(DATA RECORDS Opens)

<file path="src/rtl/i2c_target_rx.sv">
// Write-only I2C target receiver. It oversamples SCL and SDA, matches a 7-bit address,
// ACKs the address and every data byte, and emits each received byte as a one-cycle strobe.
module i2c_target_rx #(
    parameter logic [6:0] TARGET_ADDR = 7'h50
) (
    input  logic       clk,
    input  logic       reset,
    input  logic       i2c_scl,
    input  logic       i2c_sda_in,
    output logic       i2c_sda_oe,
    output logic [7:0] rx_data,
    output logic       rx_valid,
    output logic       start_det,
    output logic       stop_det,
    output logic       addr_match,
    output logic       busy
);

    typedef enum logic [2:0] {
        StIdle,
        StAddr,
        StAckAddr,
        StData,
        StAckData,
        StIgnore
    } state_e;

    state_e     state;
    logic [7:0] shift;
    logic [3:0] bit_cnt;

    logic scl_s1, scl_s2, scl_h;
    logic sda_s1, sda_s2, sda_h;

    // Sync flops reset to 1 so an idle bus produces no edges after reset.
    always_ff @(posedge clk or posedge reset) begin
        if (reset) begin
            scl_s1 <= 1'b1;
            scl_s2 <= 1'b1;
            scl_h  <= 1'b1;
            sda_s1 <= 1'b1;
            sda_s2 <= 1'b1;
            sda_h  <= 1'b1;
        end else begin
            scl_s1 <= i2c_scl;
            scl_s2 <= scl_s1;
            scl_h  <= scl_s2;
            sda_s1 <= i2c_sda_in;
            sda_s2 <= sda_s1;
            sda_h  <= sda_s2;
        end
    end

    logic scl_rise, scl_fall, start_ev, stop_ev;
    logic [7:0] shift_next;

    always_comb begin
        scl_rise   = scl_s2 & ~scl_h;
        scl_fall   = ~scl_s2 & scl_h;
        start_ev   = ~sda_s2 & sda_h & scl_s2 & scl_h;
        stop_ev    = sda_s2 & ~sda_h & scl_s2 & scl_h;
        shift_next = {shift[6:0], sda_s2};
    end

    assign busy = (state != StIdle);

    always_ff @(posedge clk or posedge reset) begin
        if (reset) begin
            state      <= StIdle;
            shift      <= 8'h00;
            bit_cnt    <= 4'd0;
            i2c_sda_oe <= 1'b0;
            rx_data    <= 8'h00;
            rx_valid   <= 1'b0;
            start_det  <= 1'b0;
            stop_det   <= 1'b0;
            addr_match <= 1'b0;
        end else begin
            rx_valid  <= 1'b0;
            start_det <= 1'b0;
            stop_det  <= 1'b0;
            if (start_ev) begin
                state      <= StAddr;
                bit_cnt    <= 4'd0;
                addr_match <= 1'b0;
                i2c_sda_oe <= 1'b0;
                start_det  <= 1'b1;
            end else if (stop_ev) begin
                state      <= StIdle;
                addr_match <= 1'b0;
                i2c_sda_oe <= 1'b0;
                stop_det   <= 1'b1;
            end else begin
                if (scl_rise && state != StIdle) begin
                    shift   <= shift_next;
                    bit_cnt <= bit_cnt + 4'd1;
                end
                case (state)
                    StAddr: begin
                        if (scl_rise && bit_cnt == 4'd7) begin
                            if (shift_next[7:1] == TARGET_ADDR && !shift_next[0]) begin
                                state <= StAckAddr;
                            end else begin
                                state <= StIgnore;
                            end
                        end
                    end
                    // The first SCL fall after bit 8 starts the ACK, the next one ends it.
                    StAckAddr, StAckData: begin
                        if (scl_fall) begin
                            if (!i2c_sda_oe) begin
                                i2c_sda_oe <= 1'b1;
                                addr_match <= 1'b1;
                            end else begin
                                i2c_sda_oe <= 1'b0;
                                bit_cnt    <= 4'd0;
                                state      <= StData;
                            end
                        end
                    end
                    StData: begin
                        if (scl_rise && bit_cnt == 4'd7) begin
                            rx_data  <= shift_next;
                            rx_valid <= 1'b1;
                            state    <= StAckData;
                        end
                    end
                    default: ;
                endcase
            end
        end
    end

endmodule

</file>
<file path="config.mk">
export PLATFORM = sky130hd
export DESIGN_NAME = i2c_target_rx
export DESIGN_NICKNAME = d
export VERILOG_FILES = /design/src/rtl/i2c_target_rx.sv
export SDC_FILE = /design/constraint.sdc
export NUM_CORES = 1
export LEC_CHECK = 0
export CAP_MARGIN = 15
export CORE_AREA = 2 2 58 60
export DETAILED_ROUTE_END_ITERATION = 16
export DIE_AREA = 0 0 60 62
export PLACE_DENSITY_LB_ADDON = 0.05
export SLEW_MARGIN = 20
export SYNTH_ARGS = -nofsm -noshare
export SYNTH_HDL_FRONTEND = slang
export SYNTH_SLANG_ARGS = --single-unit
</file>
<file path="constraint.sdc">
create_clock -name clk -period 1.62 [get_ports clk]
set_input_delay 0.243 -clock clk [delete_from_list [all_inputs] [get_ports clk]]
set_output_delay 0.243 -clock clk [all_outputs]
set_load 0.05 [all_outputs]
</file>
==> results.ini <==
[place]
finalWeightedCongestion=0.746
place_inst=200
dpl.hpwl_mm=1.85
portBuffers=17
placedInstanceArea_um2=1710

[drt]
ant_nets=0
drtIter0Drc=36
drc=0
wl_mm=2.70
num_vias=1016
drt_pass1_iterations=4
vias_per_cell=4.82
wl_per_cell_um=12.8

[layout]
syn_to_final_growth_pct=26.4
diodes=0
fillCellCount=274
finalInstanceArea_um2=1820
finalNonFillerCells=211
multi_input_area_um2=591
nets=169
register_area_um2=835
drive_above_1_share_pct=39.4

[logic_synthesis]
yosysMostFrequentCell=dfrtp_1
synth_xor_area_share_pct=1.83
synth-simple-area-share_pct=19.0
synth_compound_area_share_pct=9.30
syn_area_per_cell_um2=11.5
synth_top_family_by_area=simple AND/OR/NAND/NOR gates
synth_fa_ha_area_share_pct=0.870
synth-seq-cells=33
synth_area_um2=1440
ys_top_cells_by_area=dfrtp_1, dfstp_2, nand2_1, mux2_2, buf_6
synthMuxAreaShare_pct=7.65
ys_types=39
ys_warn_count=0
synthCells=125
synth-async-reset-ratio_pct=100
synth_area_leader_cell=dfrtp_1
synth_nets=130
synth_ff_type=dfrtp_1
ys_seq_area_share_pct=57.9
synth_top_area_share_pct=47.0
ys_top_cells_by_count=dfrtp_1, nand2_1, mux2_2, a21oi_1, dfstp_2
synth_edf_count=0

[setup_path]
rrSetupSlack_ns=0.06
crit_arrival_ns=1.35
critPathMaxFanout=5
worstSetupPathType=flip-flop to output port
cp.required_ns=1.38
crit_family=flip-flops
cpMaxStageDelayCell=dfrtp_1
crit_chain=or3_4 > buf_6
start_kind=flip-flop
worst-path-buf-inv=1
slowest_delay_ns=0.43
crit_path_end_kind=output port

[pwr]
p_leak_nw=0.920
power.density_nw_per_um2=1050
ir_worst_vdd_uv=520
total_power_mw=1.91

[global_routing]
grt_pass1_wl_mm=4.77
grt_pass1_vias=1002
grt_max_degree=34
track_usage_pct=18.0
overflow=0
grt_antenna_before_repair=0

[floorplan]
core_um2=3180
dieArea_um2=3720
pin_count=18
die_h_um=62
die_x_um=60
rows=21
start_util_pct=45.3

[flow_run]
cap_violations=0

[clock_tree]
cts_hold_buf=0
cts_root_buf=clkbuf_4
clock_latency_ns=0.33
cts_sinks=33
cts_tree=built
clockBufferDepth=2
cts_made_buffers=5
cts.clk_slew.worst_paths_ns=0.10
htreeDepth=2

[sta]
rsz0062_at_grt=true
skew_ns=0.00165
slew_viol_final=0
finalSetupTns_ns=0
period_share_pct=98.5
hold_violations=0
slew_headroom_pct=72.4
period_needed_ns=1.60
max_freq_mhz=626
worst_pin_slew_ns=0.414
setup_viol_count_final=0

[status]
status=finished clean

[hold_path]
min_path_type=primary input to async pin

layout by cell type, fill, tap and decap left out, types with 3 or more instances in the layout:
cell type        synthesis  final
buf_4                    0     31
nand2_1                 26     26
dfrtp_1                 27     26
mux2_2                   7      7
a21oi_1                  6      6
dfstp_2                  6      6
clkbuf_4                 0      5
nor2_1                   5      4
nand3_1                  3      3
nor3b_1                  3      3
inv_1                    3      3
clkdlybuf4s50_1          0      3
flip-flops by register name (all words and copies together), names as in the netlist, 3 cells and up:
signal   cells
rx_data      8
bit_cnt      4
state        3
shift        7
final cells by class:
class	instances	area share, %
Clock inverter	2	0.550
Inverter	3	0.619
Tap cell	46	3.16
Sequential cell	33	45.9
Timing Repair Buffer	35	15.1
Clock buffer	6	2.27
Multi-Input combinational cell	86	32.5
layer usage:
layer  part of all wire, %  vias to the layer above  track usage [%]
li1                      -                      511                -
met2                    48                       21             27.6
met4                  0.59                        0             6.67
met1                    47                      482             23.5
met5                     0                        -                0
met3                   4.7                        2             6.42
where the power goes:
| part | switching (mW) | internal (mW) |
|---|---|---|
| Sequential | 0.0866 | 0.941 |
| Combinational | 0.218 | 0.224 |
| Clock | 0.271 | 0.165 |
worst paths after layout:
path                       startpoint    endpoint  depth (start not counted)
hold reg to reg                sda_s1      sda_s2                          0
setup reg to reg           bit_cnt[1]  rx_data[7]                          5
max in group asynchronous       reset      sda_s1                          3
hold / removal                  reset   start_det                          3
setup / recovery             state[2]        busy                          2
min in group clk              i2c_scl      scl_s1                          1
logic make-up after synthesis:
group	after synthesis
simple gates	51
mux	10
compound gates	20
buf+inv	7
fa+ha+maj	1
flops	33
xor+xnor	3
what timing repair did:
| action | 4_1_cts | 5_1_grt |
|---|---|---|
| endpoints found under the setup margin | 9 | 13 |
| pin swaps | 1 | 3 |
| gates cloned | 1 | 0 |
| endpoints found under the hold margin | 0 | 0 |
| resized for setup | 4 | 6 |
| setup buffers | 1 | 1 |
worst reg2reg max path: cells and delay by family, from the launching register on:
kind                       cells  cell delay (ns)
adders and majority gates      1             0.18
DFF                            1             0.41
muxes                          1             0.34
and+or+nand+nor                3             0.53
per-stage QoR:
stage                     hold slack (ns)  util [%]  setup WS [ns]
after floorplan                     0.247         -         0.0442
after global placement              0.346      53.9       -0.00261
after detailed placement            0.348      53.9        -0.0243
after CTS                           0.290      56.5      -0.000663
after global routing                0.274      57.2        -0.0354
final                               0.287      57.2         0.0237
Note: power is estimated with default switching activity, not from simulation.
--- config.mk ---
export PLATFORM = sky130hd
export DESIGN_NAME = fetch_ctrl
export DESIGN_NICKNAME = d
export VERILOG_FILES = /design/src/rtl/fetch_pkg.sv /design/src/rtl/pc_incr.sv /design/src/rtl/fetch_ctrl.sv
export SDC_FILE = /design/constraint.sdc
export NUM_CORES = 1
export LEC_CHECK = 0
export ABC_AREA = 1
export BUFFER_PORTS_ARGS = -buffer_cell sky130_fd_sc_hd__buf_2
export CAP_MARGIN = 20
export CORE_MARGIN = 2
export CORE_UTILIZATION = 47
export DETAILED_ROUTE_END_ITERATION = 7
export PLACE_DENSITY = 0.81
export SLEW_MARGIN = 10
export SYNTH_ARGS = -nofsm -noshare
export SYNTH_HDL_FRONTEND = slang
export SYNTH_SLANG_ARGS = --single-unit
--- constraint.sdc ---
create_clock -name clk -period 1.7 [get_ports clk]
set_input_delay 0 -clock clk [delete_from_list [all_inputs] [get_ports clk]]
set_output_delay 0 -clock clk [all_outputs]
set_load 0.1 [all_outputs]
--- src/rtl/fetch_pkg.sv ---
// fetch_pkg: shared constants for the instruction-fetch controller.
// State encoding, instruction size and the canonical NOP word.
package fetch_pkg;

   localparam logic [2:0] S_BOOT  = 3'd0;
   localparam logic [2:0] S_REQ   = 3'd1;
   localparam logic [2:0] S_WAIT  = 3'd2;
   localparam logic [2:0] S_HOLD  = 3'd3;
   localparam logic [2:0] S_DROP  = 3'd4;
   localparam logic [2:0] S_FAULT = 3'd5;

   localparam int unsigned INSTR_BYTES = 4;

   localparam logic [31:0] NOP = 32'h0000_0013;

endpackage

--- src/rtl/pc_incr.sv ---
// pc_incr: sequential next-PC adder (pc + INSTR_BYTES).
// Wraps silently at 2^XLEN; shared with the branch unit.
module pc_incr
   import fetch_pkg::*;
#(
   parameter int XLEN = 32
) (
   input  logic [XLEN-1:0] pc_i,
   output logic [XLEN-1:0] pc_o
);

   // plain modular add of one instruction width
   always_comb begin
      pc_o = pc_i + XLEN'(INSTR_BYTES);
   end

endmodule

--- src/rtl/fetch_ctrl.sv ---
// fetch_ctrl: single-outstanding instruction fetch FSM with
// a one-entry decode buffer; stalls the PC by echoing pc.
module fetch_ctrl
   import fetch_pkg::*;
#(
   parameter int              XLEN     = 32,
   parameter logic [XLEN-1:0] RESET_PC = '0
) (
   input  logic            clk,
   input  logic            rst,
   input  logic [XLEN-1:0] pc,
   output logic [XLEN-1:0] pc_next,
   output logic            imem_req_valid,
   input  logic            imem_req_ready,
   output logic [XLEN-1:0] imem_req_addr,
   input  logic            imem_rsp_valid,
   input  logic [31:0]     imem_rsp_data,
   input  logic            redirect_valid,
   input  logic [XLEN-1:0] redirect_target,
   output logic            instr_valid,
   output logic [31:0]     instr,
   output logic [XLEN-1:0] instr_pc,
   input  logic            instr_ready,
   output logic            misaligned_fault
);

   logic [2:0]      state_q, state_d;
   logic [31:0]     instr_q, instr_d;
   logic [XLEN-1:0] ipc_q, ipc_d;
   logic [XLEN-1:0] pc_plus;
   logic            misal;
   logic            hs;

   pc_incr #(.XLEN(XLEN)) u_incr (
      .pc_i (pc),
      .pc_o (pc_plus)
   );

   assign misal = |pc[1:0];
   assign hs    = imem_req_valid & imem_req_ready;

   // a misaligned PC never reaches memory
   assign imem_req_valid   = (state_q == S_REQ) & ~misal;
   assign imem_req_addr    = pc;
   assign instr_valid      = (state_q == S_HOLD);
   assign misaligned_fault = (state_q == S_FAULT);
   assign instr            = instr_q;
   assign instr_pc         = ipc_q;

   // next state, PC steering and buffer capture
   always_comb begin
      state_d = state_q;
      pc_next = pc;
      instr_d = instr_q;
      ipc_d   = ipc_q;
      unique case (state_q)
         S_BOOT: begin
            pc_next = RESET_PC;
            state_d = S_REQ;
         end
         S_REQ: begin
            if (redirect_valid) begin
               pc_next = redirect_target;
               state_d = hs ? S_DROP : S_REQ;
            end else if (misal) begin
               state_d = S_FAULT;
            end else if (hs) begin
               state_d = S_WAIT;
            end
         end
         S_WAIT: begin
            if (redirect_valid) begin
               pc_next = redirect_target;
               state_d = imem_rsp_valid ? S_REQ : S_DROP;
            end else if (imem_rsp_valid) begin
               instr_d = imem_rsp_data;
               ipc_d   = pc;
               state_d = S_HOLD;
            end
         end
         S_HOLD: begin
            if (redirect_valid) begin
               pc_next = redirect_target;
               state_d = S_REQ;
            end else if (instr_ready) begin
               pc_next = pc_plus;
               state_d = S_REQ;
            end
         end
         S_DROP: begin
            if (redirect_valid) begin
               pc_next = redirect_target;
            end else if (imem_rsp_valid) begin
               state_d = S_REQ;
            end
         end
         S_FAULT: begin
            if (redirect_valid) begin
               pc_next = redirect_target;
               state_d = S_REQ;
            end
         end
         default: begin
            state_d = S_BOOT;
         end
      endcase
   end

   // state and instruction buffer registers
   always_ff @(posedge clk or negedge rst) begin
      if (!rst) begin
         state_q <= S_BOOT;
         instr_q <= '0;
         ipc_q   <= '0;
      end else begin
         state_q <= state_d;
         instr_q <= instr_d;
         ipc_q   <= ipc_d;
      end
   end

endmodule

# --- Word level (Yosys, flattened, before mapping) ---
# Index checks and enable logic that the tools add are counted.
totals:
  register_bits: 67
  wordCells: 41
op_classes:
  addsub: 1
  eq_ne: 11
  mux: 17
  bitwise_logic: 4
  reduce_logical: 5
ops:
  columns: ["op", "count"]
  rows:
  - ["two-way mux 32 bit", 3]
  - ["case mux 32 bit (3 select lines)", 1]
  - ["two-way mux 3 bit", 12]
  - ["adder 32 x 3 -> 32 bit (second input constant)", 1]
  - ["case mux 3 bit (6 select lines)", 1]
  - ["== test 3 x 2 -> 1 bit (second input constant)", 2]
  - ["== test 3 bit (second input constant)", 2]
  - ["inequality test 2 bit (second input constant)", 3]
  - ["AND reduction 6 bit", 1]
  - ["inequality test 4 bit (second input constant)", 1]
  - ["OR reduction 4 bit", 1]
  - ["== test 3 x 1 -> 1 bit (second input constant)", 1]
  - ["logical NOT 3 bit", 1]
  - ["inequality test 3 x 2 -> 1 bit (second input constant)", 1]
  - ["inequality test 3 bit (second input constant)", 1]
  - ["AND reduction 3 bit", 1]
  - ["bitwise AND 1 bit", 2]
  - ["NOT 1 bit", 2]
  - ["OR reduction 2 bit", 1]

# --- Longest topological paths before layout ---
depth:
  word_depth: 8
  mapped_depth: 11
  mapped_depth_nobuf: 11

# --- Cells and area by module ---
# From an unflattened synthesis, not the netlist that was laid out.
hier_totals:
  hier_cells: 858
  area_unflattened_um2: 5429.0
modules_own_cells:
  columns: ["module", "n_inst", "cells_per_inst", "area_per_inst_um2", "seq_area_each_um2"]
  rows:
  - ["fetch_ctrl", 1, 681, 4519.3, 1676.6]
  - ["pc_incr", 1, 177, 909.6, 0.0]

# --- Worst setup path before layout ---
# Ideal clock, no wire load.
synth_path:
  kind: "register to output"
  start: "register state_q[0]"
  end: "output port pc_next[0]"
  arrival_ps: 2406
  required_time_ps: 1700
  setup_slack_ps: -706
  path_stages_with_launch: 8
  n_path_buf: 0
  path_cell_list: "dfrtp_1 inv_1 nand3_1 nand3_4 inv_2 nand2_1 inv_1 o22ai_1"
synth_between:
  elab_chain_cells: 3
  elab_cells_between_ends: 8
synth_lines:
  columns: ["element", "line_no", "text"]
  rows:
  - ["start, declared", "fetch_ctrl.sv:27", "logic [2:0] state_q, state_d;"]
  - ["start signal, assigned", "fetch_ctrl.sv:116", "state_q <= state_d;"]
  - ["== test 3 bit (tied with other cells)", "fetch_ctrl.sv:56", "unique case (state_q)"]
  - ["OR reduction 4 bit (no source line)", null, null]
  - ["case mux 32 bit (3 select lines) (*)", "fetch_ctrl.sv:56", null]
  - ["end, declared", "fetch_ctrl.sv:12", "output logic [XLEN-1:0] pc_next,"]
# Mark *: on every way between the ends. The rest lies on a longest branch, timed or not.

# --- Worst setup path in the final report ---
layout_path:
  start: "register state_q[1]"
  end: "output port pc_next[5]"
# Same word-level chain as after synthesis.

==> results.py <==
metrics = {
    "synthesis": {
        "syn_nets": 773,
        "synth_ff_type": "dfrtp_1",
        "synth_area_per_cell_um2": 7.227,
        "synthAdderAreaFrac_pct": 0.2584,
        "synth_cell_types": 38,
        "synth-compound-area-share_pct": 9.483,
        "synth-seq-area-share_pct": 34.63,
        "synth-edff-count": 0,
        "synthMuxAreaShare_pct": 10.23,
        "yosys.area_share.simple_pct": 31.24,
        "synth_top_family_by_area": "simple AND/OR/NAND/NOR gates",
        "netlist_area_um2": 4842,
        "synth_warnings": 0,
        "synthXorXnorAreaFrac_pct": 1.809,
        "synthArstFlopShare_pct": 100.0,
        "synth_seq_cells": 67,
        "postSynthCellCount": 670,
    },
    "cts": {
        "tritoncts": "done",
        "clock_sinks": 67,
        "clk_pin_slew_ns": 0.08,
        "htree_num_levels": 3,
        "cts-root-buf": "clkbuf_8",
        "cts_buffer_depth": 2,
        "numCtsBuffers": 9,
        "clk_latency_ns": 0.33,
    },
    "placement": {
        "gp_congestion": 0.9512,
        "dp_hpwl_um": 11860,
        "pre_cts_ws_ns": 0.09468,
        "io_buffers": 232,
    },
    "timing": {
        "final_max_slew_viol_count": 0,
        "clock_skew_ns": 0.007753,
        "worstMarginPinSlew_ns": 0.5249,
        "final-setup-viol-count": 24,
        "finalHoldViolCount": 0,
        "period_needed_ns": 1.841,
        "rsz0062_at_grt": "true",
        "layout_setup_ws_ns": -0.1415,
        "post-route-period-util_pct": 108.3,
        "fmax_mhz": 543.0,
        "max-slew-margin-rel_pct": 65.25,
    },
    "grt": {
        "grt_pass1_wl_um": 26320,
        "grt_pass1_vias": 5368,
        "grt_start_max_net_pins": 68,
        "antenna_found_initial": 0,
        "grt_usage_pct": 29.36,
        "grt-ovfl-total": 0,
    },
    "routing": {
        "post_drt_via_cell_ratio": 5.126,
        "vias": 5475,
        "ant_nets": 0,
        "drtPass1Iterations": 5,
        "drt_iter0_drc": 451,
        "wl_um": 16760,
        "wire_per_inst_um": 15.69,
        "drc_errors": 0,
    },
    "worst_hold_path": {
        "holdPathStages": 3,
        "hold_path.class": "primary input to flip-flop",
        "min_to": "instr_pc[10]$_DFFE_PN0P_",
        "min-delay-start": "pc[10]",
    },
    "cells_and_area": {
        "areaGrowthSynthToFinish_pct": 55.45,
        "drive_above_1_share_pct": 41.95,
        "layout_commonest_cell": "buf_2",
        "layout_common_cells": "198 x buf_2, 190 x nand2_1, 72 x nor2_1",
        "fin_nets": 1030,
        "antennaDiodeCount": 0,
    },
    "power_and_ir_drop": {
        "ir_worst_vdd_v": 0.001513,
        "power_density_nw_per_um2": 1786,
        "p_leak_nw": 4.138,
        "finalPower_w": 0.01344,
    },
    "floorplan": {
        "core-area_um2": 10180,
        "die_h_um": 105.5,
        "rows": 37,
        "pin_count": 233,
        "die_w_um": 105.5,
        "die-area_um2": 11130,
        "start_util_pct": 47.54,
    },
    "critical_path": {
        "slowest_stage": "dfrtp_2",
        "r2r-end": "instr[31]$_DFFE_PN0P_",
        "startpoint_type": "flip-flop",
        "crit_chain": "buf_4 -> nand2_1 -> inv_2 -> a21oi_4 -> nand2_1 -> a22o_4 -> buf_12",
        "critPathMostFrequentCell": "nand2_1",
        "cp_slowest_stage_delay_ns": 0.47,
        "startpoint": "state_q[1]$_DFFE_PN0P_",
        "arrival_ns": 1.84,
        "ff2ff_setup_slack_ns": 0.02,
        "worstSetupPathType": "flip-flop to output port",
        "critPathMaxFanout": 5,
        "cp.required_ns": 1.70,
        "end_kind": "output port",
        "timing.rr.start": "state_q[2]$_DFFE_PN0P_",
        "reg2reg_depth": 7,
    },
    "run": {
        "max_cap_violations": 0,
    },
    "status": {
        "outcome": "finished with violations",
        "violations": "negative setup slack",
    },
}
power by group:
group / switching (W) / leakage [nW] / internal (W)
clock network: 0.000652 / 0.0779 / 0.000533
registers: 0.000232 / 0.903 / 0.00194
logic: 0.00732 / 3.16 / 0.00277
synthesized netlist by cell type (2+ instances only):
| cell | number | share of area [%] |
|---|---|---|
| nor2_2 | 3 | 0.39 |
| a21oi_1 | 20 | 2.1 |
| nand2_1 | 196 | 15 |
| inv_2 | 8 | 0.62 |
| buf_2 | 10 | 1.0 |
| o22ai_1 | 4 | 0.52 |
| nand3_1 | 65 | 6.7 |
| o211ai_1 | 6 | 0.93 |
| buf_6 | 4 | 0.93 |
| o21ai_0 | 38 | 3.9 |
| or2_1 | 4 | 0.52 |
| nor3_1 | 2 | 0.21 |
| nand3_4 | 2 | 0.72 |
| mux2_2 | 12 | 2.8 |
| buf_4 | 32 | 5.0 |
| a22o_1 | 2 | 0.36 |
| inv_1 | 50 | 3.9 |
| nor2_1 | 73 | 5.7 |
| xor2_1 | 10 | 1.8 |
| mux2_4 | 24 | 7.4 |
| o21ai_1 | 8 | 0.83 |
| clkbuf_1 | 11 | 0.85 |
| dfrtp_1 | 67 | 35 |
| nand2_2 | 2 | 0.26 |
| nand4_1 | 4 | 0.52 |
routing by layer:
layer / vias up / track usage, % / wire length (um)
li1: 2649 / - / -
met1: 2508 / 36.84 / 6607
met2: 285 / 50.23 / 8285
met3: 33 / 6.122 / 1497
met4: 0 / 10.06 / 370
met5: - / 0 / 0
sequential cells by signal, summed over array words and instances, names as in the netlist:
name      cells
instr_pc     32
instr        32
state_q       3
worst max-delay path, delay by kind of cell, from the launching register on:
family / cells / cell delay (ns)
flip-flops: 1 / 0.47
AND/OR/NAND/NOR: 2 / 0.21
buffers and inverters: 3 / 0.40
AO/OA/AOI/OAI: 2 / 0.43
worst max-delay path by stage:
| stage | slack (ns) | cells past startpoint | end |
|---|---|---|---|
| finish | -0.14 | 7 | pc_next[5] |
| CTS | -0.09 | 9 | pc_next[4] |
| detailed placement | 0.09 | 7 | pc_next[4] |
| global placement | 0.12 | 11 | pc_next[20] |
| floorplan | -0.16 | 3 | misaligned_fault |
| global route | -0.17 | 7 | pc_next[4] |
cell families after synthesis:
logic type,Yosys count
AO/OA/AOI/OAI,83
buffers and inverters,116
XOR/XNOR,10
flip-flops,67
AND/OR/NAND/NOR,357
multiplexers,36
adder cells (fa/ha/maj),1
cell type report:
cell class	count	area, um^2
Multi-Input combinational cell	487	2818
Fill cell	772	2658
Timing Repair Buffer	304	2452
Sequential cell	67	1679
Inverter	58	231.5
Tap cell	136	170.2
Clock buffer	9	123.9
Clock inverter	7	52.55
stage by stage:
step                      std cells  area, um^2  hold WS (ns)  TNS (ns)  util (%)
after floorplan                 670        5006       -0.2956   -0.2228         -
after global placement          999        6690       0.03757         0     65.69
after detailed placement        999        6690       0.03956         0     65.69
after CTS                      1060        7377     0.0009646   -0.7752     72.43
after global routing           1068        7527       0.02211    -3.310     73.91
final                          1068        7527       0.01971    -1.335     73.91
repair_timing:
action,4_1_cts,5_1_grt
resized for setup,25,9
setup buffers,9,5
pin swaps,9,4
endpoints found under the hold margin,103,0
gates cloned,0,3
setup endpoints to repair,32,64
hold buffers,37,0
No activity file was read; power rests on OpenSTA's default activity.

(DATA RECORDS Closes)

**WORK TO COMPLETE**
Would you print, exactly as written, every line above from the one holding "0.09 | 7 | pc_next[4] |" through the one holding "hold WS (ns)", with both included and no other lines?

**COMPLETED TASK**
| detailed placement | 0.09 | 7 | pc_next[4] |
| global placement | 0.12 | 11 | pc_next[20] |
| floorplan | -0.16 | 3 | misaligned_fault |
| global route | -0.17 | 7 | pc_next[4] |
cell families after synthesis:
logic type,Yosys count
AO/OA/AOI/OAI,83
buffers and inverters,116
XOR/XNOR,10
flip-flops,67
AND/OR/NAND/NOR,357
multiplexers,36
adder cells (fa/ha/maj),1
cell type report:
cell class	count	area, um^2
Multi-Input combinational cell	487	2818
Fill cell	772	2658
Timing Repair Buffer	304	2452
Sequential cell	67	1679
Inverter	58	231.5
Tap cell	136	170.2
Clock buffer	9	123.9
Clock inverter	7	52.55
stage by stage:
step                      std cells  area, um^2  hold WS (ns)  TNS (ns)  util (%)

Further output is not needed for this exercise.